TIPS ON HOW TO AVOID RISKING TOO MUCH

In the past year or so I have written two or three articles on this subject and, also, POSITION SIZING has featured within other articles important to Forex Trading. I thought that it would be a good idea to revisit this topic once more from a different perspective.

I believe that the proper position sizing is THE single most important skill a trader should have. Yes, That’s right – it’s that critical.

Simply put, proper position sizing means setting the exact amount of lots (MICRO, MINI or STANDARD) to buy or sell a currency pair. In other words, it involves finding the position size that will keep you in risk comfort level.

Proper POSITION SIZING is a key element in RISK MANAGEMENT. And as we have been told many times, RISK MANAGEMENT can decide whether you live to trade another day or not.

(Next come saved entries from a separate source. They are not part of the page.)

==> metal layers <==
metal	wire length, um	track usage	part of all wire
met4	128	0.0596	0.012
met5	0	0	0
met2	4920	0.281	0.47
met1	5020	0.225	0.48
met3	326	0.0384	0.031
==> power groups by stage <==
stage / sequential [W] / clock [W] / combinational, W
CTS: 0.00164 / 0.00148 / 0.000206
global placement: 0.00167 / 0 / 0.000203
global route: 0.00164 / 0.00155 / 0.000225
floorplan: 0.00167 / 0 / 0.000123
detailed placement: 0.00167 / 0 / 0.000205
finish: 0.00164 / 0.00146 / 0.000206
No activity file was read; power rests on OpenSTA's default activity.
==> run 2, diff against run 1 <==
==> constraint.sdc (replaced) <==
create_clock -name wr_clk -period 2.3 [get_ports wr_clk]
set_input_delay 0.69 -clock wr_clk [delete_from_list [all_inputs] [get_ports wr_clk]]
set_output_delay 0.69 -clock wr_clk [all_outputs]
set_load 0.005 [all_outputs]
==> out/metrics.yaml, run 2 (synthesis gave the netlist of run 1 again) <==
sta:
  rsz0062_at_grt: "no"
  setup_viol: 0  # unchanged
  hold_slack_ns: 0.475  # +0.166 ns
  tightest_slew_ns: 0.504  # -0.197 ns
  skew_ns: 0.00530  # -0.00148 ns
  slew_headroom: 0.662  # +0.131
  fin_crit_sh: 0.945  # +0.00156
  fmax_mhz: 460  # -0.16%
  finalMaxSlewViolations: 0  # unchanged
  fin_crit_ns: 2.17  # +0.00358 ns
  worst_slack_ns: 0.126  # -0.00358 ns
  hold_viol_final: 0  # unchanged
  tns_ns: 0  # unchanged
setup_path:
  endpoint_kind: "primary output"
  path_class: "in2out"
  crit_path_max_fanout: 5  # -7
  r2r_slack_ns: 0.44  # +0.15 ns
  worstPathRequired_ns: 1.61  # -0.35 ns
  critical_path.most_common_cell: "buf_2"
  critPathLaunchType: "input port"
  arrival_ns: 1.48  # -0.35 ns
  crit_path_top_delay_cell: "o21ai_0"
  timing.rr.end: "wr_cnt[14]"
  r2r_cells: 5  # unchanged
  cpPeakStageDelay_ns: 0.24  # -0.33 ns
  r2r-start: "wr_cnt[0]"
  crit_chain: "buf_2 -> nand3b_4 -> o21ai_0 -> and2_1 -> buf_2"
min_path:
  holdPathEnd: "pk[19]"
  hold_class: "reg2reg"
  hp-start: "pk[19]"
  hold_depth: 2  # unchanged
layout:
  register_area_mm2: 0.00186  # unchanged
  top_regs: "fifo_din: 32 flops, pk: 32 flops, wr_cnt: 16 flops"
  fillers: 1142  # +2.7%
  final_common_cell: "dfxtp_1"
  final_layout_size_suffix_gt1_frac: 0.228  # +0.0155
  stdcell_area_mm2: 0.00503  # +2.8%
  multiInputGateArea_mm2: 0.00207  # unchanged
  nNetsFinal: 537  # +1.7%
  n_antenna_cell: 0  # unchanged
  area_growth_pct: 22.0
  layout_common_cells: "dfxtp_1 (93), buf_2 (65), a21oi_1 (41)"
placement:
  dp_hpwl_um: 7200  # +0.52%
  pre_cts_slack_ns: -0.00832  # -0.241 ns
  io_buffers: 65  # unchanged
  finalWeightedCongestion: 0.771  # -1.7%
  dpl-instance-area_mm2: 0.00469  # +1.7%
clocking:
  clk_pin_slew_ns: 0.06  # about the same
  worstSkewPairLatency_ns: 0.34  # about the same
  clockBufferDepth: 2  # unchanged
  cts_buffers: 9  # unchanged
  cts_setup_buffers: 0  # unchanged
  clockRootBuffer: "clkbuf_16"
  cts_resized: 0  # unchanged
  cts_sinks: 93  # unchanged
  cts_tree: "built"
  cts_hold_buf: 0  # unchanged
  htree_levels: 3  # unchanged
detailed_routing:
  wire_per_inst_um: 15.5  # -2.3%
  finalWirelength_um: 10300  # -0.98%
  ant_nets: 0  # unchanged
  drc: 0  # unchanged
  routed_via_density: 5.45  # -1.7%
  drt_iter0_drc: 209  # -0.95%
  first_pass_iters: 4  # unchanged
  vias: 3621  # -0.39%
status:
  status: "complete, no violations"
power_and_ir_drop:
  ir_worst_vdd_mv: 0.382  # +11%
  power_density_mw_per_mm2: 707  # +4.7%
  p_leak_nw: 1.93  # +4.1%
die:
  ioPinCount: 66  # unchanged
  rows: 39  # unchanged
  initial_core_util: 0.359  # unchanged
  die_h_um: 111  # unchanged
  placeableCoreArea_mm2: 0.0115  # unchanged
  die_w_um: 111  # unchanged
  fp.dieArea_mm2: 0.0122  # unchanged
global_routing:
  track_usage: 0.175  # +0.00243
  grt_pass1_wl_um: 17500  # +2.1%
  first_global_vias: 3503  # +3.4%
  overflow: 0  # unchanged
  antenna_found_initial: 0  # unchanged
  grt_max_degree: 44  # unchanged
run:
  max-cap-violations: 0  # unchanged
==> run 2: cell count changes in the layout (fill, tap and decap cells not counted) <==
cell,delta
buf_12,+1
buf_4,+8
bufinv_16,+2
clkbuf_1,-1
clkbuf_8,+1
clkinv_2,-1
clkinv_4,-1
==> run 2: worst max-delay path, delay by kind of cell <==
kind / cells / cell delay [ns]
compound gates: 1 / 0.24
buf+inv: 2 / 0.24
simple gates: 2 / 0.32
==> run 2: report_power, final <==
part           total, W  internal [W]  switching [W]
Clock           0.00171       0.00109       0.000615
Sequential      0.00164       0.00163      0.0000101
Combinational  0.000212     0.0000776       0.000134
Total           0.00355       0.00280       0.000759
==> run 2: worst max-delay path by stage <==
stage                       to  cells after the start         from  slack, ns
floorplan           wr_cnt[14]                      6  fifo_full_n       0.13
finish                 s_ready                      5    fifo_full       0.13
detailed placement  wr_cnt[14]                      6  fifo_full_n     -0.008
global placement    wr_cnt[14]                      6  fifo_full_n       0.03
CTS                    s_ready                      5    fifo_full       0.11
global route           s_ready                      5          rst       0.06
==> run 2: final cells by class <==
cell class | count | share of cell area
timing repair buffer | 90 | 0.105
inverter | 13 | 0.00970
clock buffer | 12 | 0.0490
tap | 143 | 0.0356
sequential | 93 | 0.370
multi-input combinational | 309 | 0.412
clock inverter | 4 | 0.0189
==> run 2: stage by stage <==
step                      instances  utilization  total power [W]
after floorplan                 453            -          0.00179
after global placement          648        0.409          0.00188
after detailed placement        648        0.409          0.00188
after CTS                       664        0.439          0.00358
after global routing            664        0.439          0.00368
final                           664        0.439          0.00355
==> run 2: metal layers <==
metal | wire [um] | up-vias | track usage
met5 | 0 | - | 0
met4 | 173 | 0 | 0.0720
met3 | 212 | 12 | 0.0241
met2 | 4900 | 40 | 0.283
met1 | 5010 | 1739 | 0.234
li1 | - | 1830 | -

It can keep you from risking too much on a trade and blowing up your account.

Let me spell it out in my style

CAPITAL PRESERVATION is PARAMOUNT TO TRADING FOREX. LONGEVITY can only be achieved through TRADING CONSISTENCY. POSITION SIZING allows you to come back the next day.

TRADE PLANS with RISK MANAGEMENT = LONGEVITY. (Establish your RISK TOLERANCES)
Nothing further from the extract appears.